Chronic angiotensin II infusion attenuates the renal sympathoinhibitory response to acute volume expansion

Lila P. LaGrange, Glenn M. Toney, Vernon S. Bishop

Research output: Contribution to journalArticle

12 Scopus citations

Abstract

In this study the hypothesis was tested that chronic infusion of ANG II attenuates acute volume expansion (VE)-induced inhibition of renal sympathetic nerve activity (SNA). Rats received intravenous infusion of either vehicle or ANG II (12 ng·kg-1·min-1) for 7 days. ANG II-infused animals displayed an increased contribution of SNA to the maintenance of mean arterial pressure (MAP) as indicated by ganglionic blockade, which produced a significantly (P < 0.01) greater decrease in MAP (75 ± 3 mmHg) than was observed in vehicle-infused (47 ± 8 mmHg) controls. Rats were then anesthetized, and changes in MAP, mean right atrial pressure (MRAP), heart rate (HR), and renal SNA were recorded in response to right atrial infusion of isotonic saline (20% estimated blood volume in 5 min). Baseline MAP, HR, and hematocrit were not different between groups.

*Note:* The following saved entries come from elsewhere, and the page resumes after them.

### config.mk
export PLATFORM = sky130hd
export DESIGN_NAME = ipd_frame_parser_unit
export DESIGN_NICKNAME = d
export VERILOG_FILES = /design/src/design/ipd_pkg.sv /design/src/design/ipd_step.sv /design/src/design/ipd_frame_parser_unit.sv
export SDC_FILE = /design/constraint.sdc
export NUM_CORES = 1
export LEC_CHECK = 0
export BUFFER_PORTS_ARGS = -buffer_cell sky130_fd_sc_hd__buf_2
export CORE_MARGIN = 4
export CORE_UTILIZATION = 45
export CTS_CLUSTER_SIZE = 16
export DETAILED_ROUTE_END_ITERATION = 10
export SYNTH_ARGS = -nofsm -noshare
export SYNTH_HDL_FRONTEND = slang
export SYNTH_HIERARCHICAL = 1
export SYNTH_SLANG_ARGS = --single-unit
### constraint.sdc
create_clock -name clk -period 8.43 [get_ports clk]
set_clock_uncertainty 0.1 [all_clocks]
set_input_delay 1.2645 -clock clk [delete_from_list [all_inputs] [get_ports clk]]
set_output_delay 1.2645 -clock clk [all_outputs]
set_load 0.01 [all_outputs]
### src/design/ipd_pkg.sv
// Shared types, codes and pattern tables for the IPD frame parser.
package ipd_pkg;

  typedef enum logic [1:0] {
    ST_BUSY = 2'd0,
    ST_DONE = 2'd1,
    ST_BAD  = 2'd2,
    ST_FULL = 2'd3
  } status_t;

  typedef enum logic [2:0] {
    PH_PREFIX  = 3'd0,
    PH_COMMA   = 3'd1,
    PH_CHAN    = 3'd2,
    PH_LEN     = 3'd3,
    PH_PAYLOAD = 3'd4,
    PH_TRAILER = 3'd5
  } phase_t;

  localparam logic [7:0] CH_CR    = 8'h0D;
  localparam logic [7:0] CH_LF    = 8'h0A;
  localparam logic [7:0] CH_COMMA = 8'h2C;
  localparam logic [7:0] CH_COLON = 8'h3A;
  localparam logic [7:0] CH_ZERO  = 8'h30;
  localparam logic [7:0] CH_NINE  = 8'h39;
  localparam logic [15:0] CAP_RESET = 16'd1024;
  localparam logic [15:0] NUM_MAX   = 16'hFFFF;
  localparam logic [2:0]  PAT_LAST  = 3'd5;

  typedef struct packed {
    phase_t      phase;
    logic [2:0]  match_idx;
    logic        digit_seen;
    logic [15:0] chan_acc;
    logic [15:0] len_acc;
    logic [15:0] pay_cnt;
  } parse_state_t;

  typedef struct packed {
    status_t     status;
    logic        payload_valid;
    logic [7:0]  payload_byte;
    logic [15:0] channel;
    logic [15:0] payload_len;
  } parse_result_t;

  localparam parse_state_t STATE_IDLE = '{
    phase: PH_PREFIX, match_idx: 3'd0, digit_seen: 1'b0,
    chan_acc: 16'd0, len_acc: 16'd0, pay_cnt: 16'd0
  };

  // CR LF '+' 'I' 'P' 'D'; index taken modulo six
  function automatic logic [7:0] head_char(input logic [2:0] idx);
    logic [7:0] c;
    case (idx)
      3'd0:    c = CH_CR;
      3'd1:    c = CH_LF;
      3'd2:    c = 8'h2B;
      3'd3:    c = 8'h49;
      3'd4:    c = 8'h50;
      3'd5:    c = 8'h44;
      3'd6:    c = CH_CR;
      default: c = CH_LF;
    endcase
    return c;
  endfunction

  // CR LF 'O' 'K' CR LF; index taken modulo six
  function automatic logic [7:0] tail_char(input logic [2:0] idx);
    logic [7:0] c;
    case (idx)
      3'd0:    c = CH_CR;
      3'd1:    c = CH_LF;
      3'd2:    c = 8'h4F;
      3'd3:    c = 8'h4B;
      3'd4:    c = CH_CR;
      3'd5:    c = CH_LF;
      3'd6:    c = CH_CR;
      default: c = CH_LF;
    endcase
    return c;
  endfunction

  // acc * 10 + d, saturating at 65535
  function automatic logic [15:0] add_digit(input logic [15:0] acc,
                                            input logic [3:0] d);
    logic [19:0] v;
    v = {1'b0, acc, 3'b000} + {3'b000, acc, 1'b0} + {16'd0, d};
    return (v > {4'd0, NUM_MAX}) ? NUM_MAX : v[15:0];
  endfunction

endpackage

### src/design/ipd_step.sv
// Per-byte next-state and result logic of the IPD frame parser.
module ipd_step import ipd_pkg::*; (
  input  parse_state_t  cur,
  input  logic [7:0]    rx_byte,
  input  logic [15:0]   capacity,
  input  logic          limit_hit,
  output parse_state_t  nxt,
  output parse_result_t res
);

  parse_state_t upd;
  status_t      status;
  logic         pvalid;
  logic         is_digit;
  logic [3:0]   digit;
  logic [16:0]  cnt_inc;

  assign is_digit = (rx_byte >= CH_ZERO) && (rx_byte <= CH_NINE);
  assign digit    = 4'(rx_byte - CH_ZERO);
  assign cnt_inc  = {1'b0, cur.pay_cnt} + 17'd1;

  always_comb begin
    upd    = cur;
    status = ST_BUSY;
    pvalid = 1'b0;
    if (limit_hit) begin
      status = ST_FULL;
    end else begin
      case (cur.phase)
        PH_PREFIX: begin
          if (rx_byte != head_char(cur.match_idx)) begin
            status = ST_BAD;
          end else if (cur.match_idx == PAT_LAST) begin
            upd.match_idx = 3'd0;
            upd.phase     = PH_COMMA;
          end else begin
            upd.match_idx = cur.match_idx + 3'd1;
          end
        end
        PH_COMMA: begin
          if (rx_byte != CH_COMMA) begin
            status = ST_BAD;
          end else begin
            upd.digit_seen = 1'b0;
            upd.phase      = PH_CHAN;
          end
        end
        PH_CHAN: begin
          if (is_digit) begin
            upd.chan_acc   = add_digit(cur.chan_acc, digit);
            upd.digit_seen = 1'b1;
          end else if (!cur.digit_seen || rx_byte != CH_COMMA) begin
            status = ST_BAD;
          end else begin
            upd.digit_seen = 1'b0;
            upd.phase      = PH_LEN;
          end
        end
        PH_LEN: begin
          if (is_digit) begin
            upd.len_acc    = add_digit(cur.len_acc, digit);
            upd.digit_seen = 1'b1;
          end else if (!cur.digit_seen || rx_byte != CH_COLON) begin
            status = ST_BAD;
          end else begin
            upd.digit_seen = 1'b0;
            upd.pay_cnt    = 16'd0;
            upd.match_idx  = 3'd0;
            upd.phase      = (cur.len_acc == 16'd0) ? PH_TRAILER : PH_PAYLOAD;
          end
        end
        PH_PAYLOAD: begin
          if (cur.pay_cnt >= capacity) begin
            status = ST_BAD;
          end else begin
            pvalid      = 1'b1;
            upd.pay_cnt = cnt_inc[15:0];
            if (cnt_inc >= {1'b0, cur.len_acc}) begin
              upd.match_idx = 3'd0;
              upd.phase     = PH_TRAILER;
            end
          end
        end
        PH_TRAILER: begin
          if (rx_byte != tail_char(cur.match_idx)) begin
            status = ST_BAD;
          end else if (cur.match_idx == PAT_LAST) begin
            status = ST_DONE;
          end else begin
            upd.match_idx = cur.match_idx + 3'd1;
          end
        end
        default: status = ST_BAD;
      endcase
    end
  end

  // numbers are reported as they stand after this byte, before re-arm
  always_comb begin
    res.status        = status;
    res.payload_valid = pvalid;
    res.payload_byte  = pvalid ? rx_byte : 8'd0;
    res.channel       = upd.chan_acc;
    res.payload_len   = upd.len_acc;
    nxt               = (status != ST_BUSY) ? STATE_IDLE : upd;
  end

endmodule
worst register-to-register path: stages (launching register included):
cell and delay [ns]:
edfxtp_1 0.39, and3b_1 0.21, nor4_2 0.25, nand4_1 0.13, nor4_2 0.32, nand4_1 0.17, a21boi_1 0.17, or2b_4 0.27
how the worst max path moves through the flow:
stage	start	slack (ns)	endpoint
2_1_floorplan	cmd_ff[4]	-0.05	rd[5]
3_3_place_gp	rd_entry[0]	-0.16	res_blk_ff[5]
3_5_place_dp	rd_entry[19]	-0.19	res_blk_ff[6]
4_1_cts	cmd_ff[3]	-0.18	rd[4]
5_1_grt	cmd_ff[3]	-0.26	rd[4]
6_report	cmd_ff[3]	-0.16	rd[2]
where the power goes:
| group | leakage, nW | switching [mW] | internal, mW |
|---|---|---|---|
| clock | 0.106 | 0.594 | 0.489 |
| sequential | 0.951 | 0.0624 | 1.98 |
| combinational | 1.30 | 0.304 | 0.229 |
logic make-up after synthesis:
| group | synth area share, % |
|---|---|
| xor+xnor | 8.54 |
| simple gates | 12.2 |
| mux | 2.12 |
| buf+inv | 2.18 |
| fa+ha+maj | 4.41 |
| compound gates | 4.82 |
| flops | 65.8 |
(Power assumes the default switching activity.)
### src/rtl/atan_waveshaper_blend_core_assert.svh
// Assertion macros used by the top level of the waveshaper RTL.
`ifndef ATAN_WAVESHAPER_BLEND_CORE_ASSERT_SVH
`define ATAN_WAVESHAPER_BLEND_CORE_ASSERT_SVH

// Check cons in the same cycle as ante.
`define AWB_ASSERT_SAME(lbl, ante, cons) \
  lbl: assert property (@(posedge clk) disable iff (!rst_n) (ante) |-> (cons)) \
    else $error("waveshaper assertion failed");

// Check cons in the cycle after ante.
`define AWB_ASSERT_NEXT(lbl, ante, cons) \
  lbl: assert property (@(posedge clk) disable iff (!rst_n) (ante) |=> (cons)) \
    else $error("waveshaper assertion failed");

`endif

### src/rtl/awb_pkg.sv
// Types, constants and tables of the arctangent waveshaper.
package awb_pkg;

  localparam int SAMPLE_BITS     = 24;
  localparam int ATAN_STEPS      = 16;
  localparam int ANGLE_TABLE_LEN = 24;
  localparam int STEPS = (ATAN_STEPS < ANGLE_TABLE_LEN) ? ATAN_STEPS : ANGLE_TABLE_LEN;
  localparam int ANG_IDX_W = $clog2(ANGLE_TABLE_LEN);

  localparam int GAIN_W    = 16;
  localparam int CFG_IDX_W = 2;

  localparam int X23_W  = 24;
  localparam int NORM_W = SAMPLE_BITS + X23_W;
  localparam int P1_W   = X23_W + GAIN_W + 1;
  localparam int A_W    = P1_W + GAIN_W + 1;
  localparam int CW     = A_W + 2;
  localparam int CORDIC_ONE_POS = 42;
  localparam int ANG_W  = 32;
  localparam int Z_W    = ANG_W + 1;

  localparam int RECIP_W  = 24;
  localparam int ZB_W     = Z_W + GAIN_W + 1;
  localparam int XR_W     = SAMPLE_BITS + RECIP_W + 1;
  localparam int XR_SHIFT = 32 - SAMPLE_BITS;
  localparam int SUM_W    = XR_W + XR_SHIFT + 2;
  localparam int MIX_SHIFT = 16;
  localparam int RS_W     = SUM_W - MIX_SHIFT;
  localparam int PROD_W   = RS_W + GAIN_W + 1;
  localparam int OUT_SHIFT = 45 - SAMPLE_BITS;
  localparam int Y_W      = PROD_W - OUT_SHIFT;

  localparam int DIV_N_W   = 30;
  localparam int DIV_CNT_W = $clog2(DIV_N_W);

  localparam logic signed [CW-1:0] CORDIC_X0 = CW'(64'd1 << CORDIC_ONE_POS);
  localparam logic signed [SUM_W-1:0] MIX_HALF = SUM_W'(64'd1 << (MIX_SHIFT - 1));
  localparam logic signed [PROD_W-1:0] OUT_HALF = PROD_W'(64'd1 << (OUT_SHIFT - 1));
  localparam logic [DIV_N_W-1:0] DIV_ONE = {1'b1, {(DIV_N_W-1){1'b0}}};

  localparam logic signed [SAMPLE_BITS-1:0] SAMPLE_MAX = {1'b0, {(SAMPLE_BITS-1){1'b1}}};
  localparam logic signed [SAMPLE_BITS-1:0] SAMPLE_MIN = {1'b1, {(SAMPLE_BITS-1){1'b0}}};

  localparam logic [GAIN_W-1:0]  BLEND_ZERO_SUBST = 16'd33;
  localparam logic [GAIN_W-1:0]  DRIVE_RST  = 16'd32768;
  localparam logic [GAIN_W-1:0]  RANGE_RST  = 16'd16;
  localparam logic [GAIN_W-1:0]  BLEND_RST  = 16'd32768;
  localparam logic [GAIN_W-1:0]  VOLUME_RST = 16'd16384;
  localparam logic [RECIP_W-1:0] RECIP_RST  = 24'd16384;

  typedef enum logic [CFG_IDX_W-1:0] {
    CFG_DRIVE,
    CFG_RANGE,
    CFG_BLEND,
    CFG_VOLUME
  } cfg_idx_t;

  typedef struct packed {
    logic [GAIN_W-1:0] drive_gain;
    logic [GAIN_W-1:0] range_gain;
    logic [GAIN_W-1:0] blend_gain;
    logic [GAIN_W-1:0] volume_gain;
  } gains_t;

  typedef struct packed {
    logic [RECIP_W-1:0] value;
    logic               busy;
  } recip_t;

  typedef struct packed {
    logic [CW-1:0]          cx;
    logic [CW-1:0]          cy;
    logic [Z_W-1:0]         z;
    logic [SAMPLE_BITS-1:0] x;
    logic                   neg;
    logic                   zero;
  } cordic_t;

  function automatic logic signed [X23_W-1:0] norm23(input logic signed [SAMPLE_BITS-1:0] x);
    logic signed [NORM_W-1:0] w;
    w = NORM_W'(x) <<< X23_W;
    w = w >>> SAMPLE_BITS;
    return w[X23_W-1:0];
  endfunction

  // atan(2^-i) with pi/2 = 2^30
  function automatic logic [ANG_W-1:0] angle(input logic [ANG_IDX_W-1:0] i);
    logic [ANG_W-1:0] a;
    case (i)
      5'd0:    a = 32'h20000000;
      5'd1:    a = 32'h12E4051E;
      5'd2:    a = 32'h09FB385B;
      5'd3:    a = 32'h051111D4;
      5'd4:    a = 32'h028B0D43;
      5'd5:    a = 32'h0145D7E1;
      5'd6:    a = 32'h00A2F61E;
      5'd7:    a = 32'h00517C55;
      5'd8:    a = 32'h0028BE53;
      5'd9:    a = 32'h00145F2F;
      5'd10:   a = 32'h000A2F98;
      5'd11:   a = 32'h000517CC;
      5'd12:   a = 32'h00028BE6;
      5'd13:   a = 32'h000145F3;
      5'd14:   a = 32'h0000A2FA;
      5'd15:   a = 32'h0000517D;
      5'd16:   a = 32'h000028BE;
      5'd17:   a = 32'h0000145F;
      5'd18:   a = 32'h00000A30;
      5'd19:   a = 32'h00000518;
      5'd20:   a = 32'h0000028C;
      5'd21:   a = 32'h00000146;
      5'd22:   a = 32'h000000A3;
      5'd23:   a = 32'h00000051;
      default: a = '0;
    endcase
    return a;
  endfunction

endpackage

Likewise, MAP was unchanged by acute VE in vehicle-infused animals, whereas VE induced a significant bradycardia (P < 0.05) and increase in MRAP (P < 0.05). MAP, MRAP, and HR responses to VE were not statistically different between animals infused with vehicle vs. ANG II. In contrast, VE significantly (P < 0.001) reduced renal SNA by 33.5 ± 8% in vehicle-infused animals but was without effect on renal SNA in those infused chronically with ANG II. Acutely administered losartan (3 mg/kg iv) restored VEinduced inhibition of renal SNA (P < 0.001) in rats chronically infused with ANG II. In contrast, this treatment had no effect in the vehicle-infused group. Therefore, it appears that chronic infusion of ANG II can attenuate VE-induced renal sympathoinhibition through a mechanism requiring AT1 receptor activation. The attenuated sympathoinhibitory response to VE in ANG II-infused animals remained after arterial barodenervation and systemic vasopressin V1 receptor antagonism and appeared to depend on ANG II being chronically increased because ANG II given acutely had no effect on VE-induced renal sympathoinhibition.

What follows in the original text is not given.